I mean, I mean me, at twenty one, I couldn't
slap my ass with both hands. At twenty two, it's
like you're you're already now a has been I.

Speaker 2 (06:32):
Mean, that must just do your nut in entirely.

Speaker 3 (06:34):
The first album second chapter has some things I write
in the book about how someone released a compilation in
two thousand that sort of strips away some of the
extraneous instrumentation, that there's some beautiful songs in there, but
you can already.

Speaker 2 (06:46):
See he's sort of regressing back to the kind of music.

Speaker 3 (06:51):
That interesting thame what Danny is and that generation of
rockers is their record collection isn't just filled with rock music.

Speaker 2 (06:58):
He grew up on his mother's record collection, so a
lot of.

Speaker 3 (07:03):
Jazz music, hall music, top top top ten, top thirty
music in nineteen twenty all these sorts of antiquarian musical form.

Speaker 2 (07:13):
So it really enriches his style.

Speaker 3 (07:16):
You know, if you just listen to rock your music,
your sound is going to be, you know, fairly limited
that way. And what's interesting about him is that later
on when he does those solo albums, they almost returned
to this sort of Anavelian kind of It sounds like
he's trying to make music for a different era, almost
like he's willing himself to go back to his youth

(07:39):
or his mother's youth.

Speaker 2 (07:40):
It's it's very painful stuff.

Speaker 1 (07:41):
Yeah, I've never I've never heard it. I've never heard
the solo stuff, so I'm gonna give it a listen.

Speaker 2 (07:46):
There's four songs off the second second chapter, including the
title track, but yeah, they need they threw everything. Danny
wasn't a major player on this.

Speaker 3 (07:54):
His produce, his manager was there, and so you know,
when in doubt, put violin, when in don't, put horns,
put things.

Speaker 1 (08:01):
And and then the next two after that most mostly
cover songs because he really wasn't writing all that much.

Speaker 3 (08:07):
Songs that he had written ten years before, new songs,
songs by people in the band. His manager wrote a song.
You know, someone probably said, hey, he was in Fleetwood Mac.
He's good. He used to be good looking. Anyway, he's
a good looking young man.

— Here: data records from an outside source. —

$ cat /design/flow/config.mk
export PLATFORM = sky130hd
export DESIGN_NAME = SCCB_interface
export DESIGN_NICKNAME = SCCB_interface
export VERILOG_FILES = /design/flow/design.v
export SDC_FILE = /design/flow/constraint.sdc
export NUM_CORES = 4
export LEC_CHECK = 1
export CORE_UTILIZATION = 30
$ cat /design/flow/constraint.sdc
current_design SCCB_interface

set clk_period 13.4
set clk_io_pct 0.2

create_clock -name clk0 -period $clk_period [get_ports {clk}]

set non_clock_inputs [all_inputs -no_clocks]
set_input_delay [expr $clk_period * $clk_io_pct] -clock clk0 $non_clock_inputs
set_output_delay [expr $clk_period * $clk_io_pct] -clock clk0 [all_outputs]
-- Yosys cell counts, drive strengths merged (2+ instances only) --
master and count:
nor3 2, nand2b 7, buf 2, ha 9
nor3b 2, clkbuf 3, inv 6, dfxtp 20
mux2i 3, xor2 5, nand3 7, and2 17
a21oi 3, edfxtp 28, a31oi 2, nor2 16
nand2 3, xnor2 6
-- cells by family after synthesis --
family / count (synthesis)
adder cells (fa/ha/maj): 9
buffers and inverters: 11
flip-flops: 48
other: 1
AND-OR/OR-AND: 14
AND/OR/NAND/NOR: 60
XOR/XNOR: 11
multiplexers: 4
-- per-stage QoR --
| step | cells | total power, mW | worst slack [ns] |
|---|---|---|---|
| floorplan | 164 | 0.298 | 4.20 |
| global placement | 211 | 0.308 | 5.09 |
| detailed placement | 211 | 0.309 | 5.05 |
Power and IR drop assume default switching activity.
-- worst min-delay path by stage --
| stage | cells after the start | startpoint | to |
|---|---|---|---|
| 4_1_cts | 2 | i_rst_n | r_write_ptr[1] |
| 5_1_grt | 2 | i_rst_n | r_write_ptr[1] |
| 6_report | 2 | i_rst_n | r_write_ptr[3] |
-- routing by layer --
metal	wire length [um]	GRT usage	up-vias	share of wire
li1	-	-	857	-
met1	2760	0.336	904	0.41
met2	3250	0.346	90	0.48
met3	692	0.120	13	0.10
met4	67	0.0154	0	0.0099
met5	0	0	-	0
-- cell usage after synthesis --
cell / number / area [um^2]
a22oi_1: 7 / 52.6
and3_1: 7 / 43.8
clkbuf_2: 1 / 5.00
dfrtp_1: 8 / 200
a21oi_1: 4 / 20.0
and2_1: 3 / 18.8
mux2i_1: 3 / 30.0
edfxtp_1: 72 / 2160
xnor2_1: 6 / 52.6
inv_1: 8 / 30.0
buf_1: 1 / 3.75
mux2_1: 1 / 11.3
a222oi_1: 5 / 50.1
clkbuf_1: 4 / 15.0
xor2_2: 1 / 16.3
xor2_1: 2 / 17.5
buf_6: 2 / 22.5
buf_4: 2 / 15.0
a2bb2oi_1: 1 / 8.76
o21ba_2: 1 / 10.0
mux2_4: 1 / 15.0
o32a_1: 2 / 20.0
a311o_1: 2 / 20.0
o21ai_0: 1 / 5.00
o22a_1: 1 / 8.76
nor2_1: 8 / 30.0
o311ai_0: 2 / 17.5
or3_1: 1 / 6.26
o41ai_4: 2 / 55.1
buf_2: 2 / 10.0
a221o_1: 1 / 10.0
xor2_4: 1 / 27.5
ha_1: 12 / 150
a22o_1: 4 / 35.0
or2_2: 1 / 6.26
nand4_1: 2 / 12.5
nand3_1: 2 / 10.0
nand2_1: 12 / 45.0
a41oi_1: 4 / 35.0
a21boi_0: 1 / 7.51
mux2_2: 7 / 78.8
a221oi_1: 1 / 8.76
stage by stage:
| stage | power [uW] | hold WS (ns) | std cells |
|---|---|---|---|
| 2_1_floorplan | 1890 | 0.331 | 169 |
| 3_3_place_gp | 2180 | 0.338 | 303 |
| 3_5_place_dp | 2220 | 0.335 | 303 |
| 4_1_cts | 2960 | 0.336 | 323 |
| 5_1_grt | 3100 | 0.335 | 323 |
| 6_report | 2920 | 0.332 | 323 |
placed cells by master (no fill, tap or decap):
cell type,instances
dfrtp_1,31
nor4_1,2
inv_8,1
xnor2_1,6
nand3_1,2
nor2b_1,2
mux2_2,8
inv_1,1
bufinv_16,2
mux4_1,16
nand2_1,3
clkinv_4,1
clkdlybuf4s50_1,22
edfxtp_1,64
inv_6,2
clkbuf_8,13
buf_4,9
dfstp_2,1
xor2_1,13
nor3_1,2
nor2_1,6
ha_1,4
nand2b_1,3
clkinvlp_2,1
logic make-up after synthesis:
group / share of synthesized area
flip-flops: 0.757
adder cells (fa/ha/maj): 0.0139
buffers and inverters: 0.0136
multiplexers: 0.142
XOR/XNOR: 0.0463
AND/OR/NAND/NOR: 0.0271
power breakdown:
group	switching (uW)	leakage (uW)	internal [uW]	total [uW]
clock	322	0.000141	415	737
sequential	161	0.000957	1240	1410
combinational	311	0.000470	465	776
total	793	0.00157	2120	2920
**flow/run.sh**
```bash
#!/bin/bash
# OpenROAD 26Q1-2900-gdf79404cd8, Yosys 0.63+post, stock flow scripts
make -C /OpenROAD-flow-scripts/flow DESIGN_CONFIG=/design/flow/config.mk WORK_HOME=/design/flow/orfs finish
```
**flow/config.mk**
```make
export PLATFORM = sky130hd
export DESIGN_NAME = video_signal_gen
export DESIGN_NICKNAME = video_signal_gen
export VERILOG_FILES = /design/flow/design.v
export SDC_FILE = /design/flow/constraint.sdc
export NUM_CORES = 4
export LEC_CHECK = 1
export CORE_AREA = 10 10 104 104
export DIE_AREA = 0 0 114 114
```
**flow/constraint.sdc**
```tcl
current_design video_signal_gen

set clk_period 5.0
set clk_io_pct 0.2

create_clock -name clk0 -period $clk_period [get_ports {clk}]

set non_clock_inputs [all_inputs -no_clocks]
set_input_delay [expr $clk_period * $clk_io_pct] -clock clk0 $non_clock_inputs
set_output_delay [expr $clk_period * $clk_io_pct] -clock clk0 [all_outputs]
```
**flow/design.v**
```verilog
module video_signal_gen #(
    parameter HRes = 480,
    parameter VRes = 272,
    parameter HFrontPorch = 2,
    parameter HSyncPulse = 41,
    parameter HBackPorch = 2,
    parameter VFrontPorch = 2,
    parameter VSyncPulse = 10,
    parameter VBackPorch = 2
) (
    input wire clk,
    input wire rstn,
    output wire hsync,
    output wire vsync,
    output wire de,
    output reg [9:0] sx,
    output reg [9:0] sy
);
  localparam HSyncStart = HRes + HFrontPorch;
  localparam HSyncEnd = HSyncStart + HSyncPulse;
  localparam HTotal = HSyncEnd + HBackPorch;
  localparam VSyncStart = VRes + VFrontPorch;
  localparam VSyncEnd = VSyncStart + VSyncPulse;
  localparam VTotal = VSyncEnd + VBackPorch;
  always @(posedge clk or negedge rstn) begin
    if (!rstn) begin
      sx <= 0;
      sy <= 0;
    end else begin
      if (sx == HTotal - 1) begin
        sx <= 0;
        sy <= sy == VTotal - 1 ? 0 : sy + 1;
      end else begin
        sx <= sx + 1;
      end
    end
  end
  assign hsync = ~(sx >= HSyncStart && sx < HSyncEnd);
  assign vsync = ~(sy >= VSyncStart && sy < VSyncEnd);
  assign de = (sx < HRes) && (sy < VRes);
endmodule
```
==> notes.md <==
flow finished, numbers: status=completed, CTS resizes=0, Port Buf Inserts=24, vias in the first global route=857, Peak VDD IR=0.0000670 V, ys flop type=dfrtp_1, area grow syn2layout=38.3%, GP Congestion=slightly below 0.8, Syn Area/Cell=just under 10 um^2, drt wl/cell=between 10 and 15 um, measured slew at the worst slew-check pin=0.936 ns, CTS Sinks=20, Final Cell Area=between 1500 and 2000 um^2, Final period util=69.6%, Tot GR Track Use=4.35%, sequential share of the synthesized area=between 40% and 50%, row cnt=34, clk slew on worst S/H paths=0.07 ns, initial DRC count=~100, hold_ws=0.517 ns, Worst Setup Path Type=register to primary output, Post-CTS Setup Inserts=0, Startpoint Class=register, cell family with most CP delay=simple AND/OR/NAND/NOR gates, Post-Syn Area=1090 um^2, H-Tree Level Count=1, Peak Freq=about 290 MHz, CP arrival=2.48 ns, clk root buf=clkbuf_8, Vert. Die Dim=approximately 110 um, CTS tree=done, post-synth area from yosys stat=about 1100 um^2, Yosys cell types=31, crit path max-delay cell type=clkdlybuf4s50_1, largest net degree at the start of global routing=21, clock skew=approximately 0.0010 ns, # setup viols final=0, Routed Antenna Nets=0, Hold WC Path Type=register to register, CTS Buf Count=3, OpenROAD warning count=29, largest area contributor in the synthesized netlist=dfrtp_1, FF+latch count, synth=20, Die X=~110 um, Syn Inst Count=110, Die Size=13000 um^2, Power, Total=0.000272 W, DRT Pass-1 Iters=4, min cycle time layout=3.48 ns, global route overflow=0, worst path cell trace=inv_1, ha_1, or4_1, or3_1, a32oi_1, clkdlybuf4s50_1, Post-DP Area=1470 um^2, Fin. Hold Viols=0, worst path required time=around 4 ns, via count=891, DP Worst Slack=1.75 ns, Syn. warnings=1, drt drc=0, Largest cells by area=dfrtp_1, ha_1, xnor2_1, top-count cell post-synth=dfrtp_1, Slew headroom=a little under two fifths, Via density=about 3.7, Routed WL=approximately 3000 um, hpwl dp=2230 um, share of cells above drive strength 1=around 5.1%, ys cells=about 110, Max Cap Violations=0, flip-flops with a built-in enable=0, unrepaired setup endpoints after global routing=false, Ant. Diodes=0, Crit path largest cell delay=0.50 ns, final setup margin=approximately 1.5 ns, max-slew violations=0, Top cell area share=45.8%, leakage power=between 0.6 and 0.7 nW, clk buf depth=2, Commonest cells post-synth=dfrtp_1, nand2_1, o21ai_0, xnor2_1, Worst Path Max Fanout=6, Post-Route Setup TNS=0 ns, Floorplan Utilization=12.6%, first-pass GRT wire length=around 4600 um, core area=8680 um^2, ys async rst share=100%, PwrDens=between 150 and 200 nW/um^2, WP buf/inv=2, IO Count=25, worst skew pair latency=0.25 ns, Hold Buf Count CTS=0, antenna violations before repair=0, Setup crit end kind=primary output
## routing by layer
layer | global-route usage, % | part of all wire [%]
met1 | 6.02 | 48
met2 | 6.64 | 46
met3 | 1.44 | 5.8
met4 | 0.585 | 0.47
met5 | 0 | 0
## through the flow
stage | std cells | util (%)
2_1_floorplan | 110 | -
3_3_place_gp | 241 | 17.0
3_5_place_dp | 241 | 17.0
4_1_cts | 244 | 17.4
5_1_grt | 244 | 17.4
6_report | 244 | 17.4
## area by class of cell
class,instances,area (um^2)
Clock buffer,3,41.3
Fill cell,983,7170
Inverter,5,18.8
Multi-Input combinational cell,82,562
Sequential cell,20,500
Tap cell,108,135
Timing Repair Buffer,26,255
## power breakdown
| part | total [W] | internal, W | switching, W |
|---|---|---|---|
| Sequential | 0.000162 | 0.000162 | 0 |
| Clock | 0.000106 | 0.0000536 | 0.0000528 |
| Combinational | 0.00000442 | 0.00000120 | 0.00000322 |
## registers in the layout, summed over array words and instances, names as in the netlist
| name | cells |
|---|---|
| sx | 10 |
| sy | 10 |
## final timing paths
| check | from | depth (start not counted) | slack (ns) | endpoint |
|---|---|---|---|---|
| worst max-delay path | sx[0] | 6 | 1.52 | hsync |
| worst min-delay path | sx[8] | 1 | 0.52 | sx[8] |
| max in group asynchronous | rstn | 2 | 3.71 | sx[6] |
| worst max register to register | sx[6] | 5 | 2.57 | sy[8] |
| worst min register to register | sx[8] | 1 | 0.52 | sx[8] |
| min in group asynchronous | rstn | 2 | 1.08 | sy[0] |
## layout by cell type, fill, tap and decap left out
cell type / Yosys / routed
nor4_1: 1 / 1
or2_2: 1 / 1
nor3b_1: 1 / 1
inv_1: 5 / 5
buf_4: 0 / 2
xnor2_1: 7 / 7
a21o_1: 1 / 1
o22ai_1: 1 / 1
clkdlybuf4s50_1: 0 / 24
or3_1: 2 / 2
o41a_1: 1 / 1
nand2_1: 8 / 8
xor2_1: 4 / 4
dfrtp_1: 20 / 20
nor4b_1: 2 / 2
clkbuf_8: 0 / 3
nand3_1: 5 / 5
nand2b_1: 3 / 3
nor2_1: 6 / 6
nand4_1: 4 / 4
and4_1: 1 / 1
o21ai_0: 7 / 7
and3_1: 6 / 6
o2bb2ai_1: 2 / 2
a2111oi_0: 1 / 1
ha_1: 6 / 6
and2_1: 2 / 2
a32oi_1: 1 / 1
nor3_1: 4 / 4
a211o_1: 1 / 1
or4b_4: 1 / 1
or4_1: 3 / 3
## logic make-up (layout without fill, tap and decap cells)
family | count (synthesis) | after routing | synth area share, %
simple gates | 50 | 50 | 26.2
flops | 20 | 20 | 45.8
compound gates | 15 | 15 | 9.50
xor+xnor | 11 | 11 | 8.81
buf+inv | 8 | 34 | 2.86
fa+ha+maj | 6 | 6 | 6.86
Power is estimated from default activity; no workload was simulated.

Sure, we're not gonna throw
a huge amount amount of money at him or anything.
But the irony is that his first solo album after
two years out of MAC is in seventy five, the
year that the first MAC album comes out, you know,

(08:29):
the first one with Stevie Nix and the one just
before Rumors and it sells, you know, only three million
or something, and then rumors.

Speaker 2 (08:37):
Yeah, and the last the last couple are they're hard
to listen to. He's he's clearly not the uh he's not.
He's not powering this.

Speaker 3 (08:45):
Someone else is sort of you know, building a record
around so they can get a check.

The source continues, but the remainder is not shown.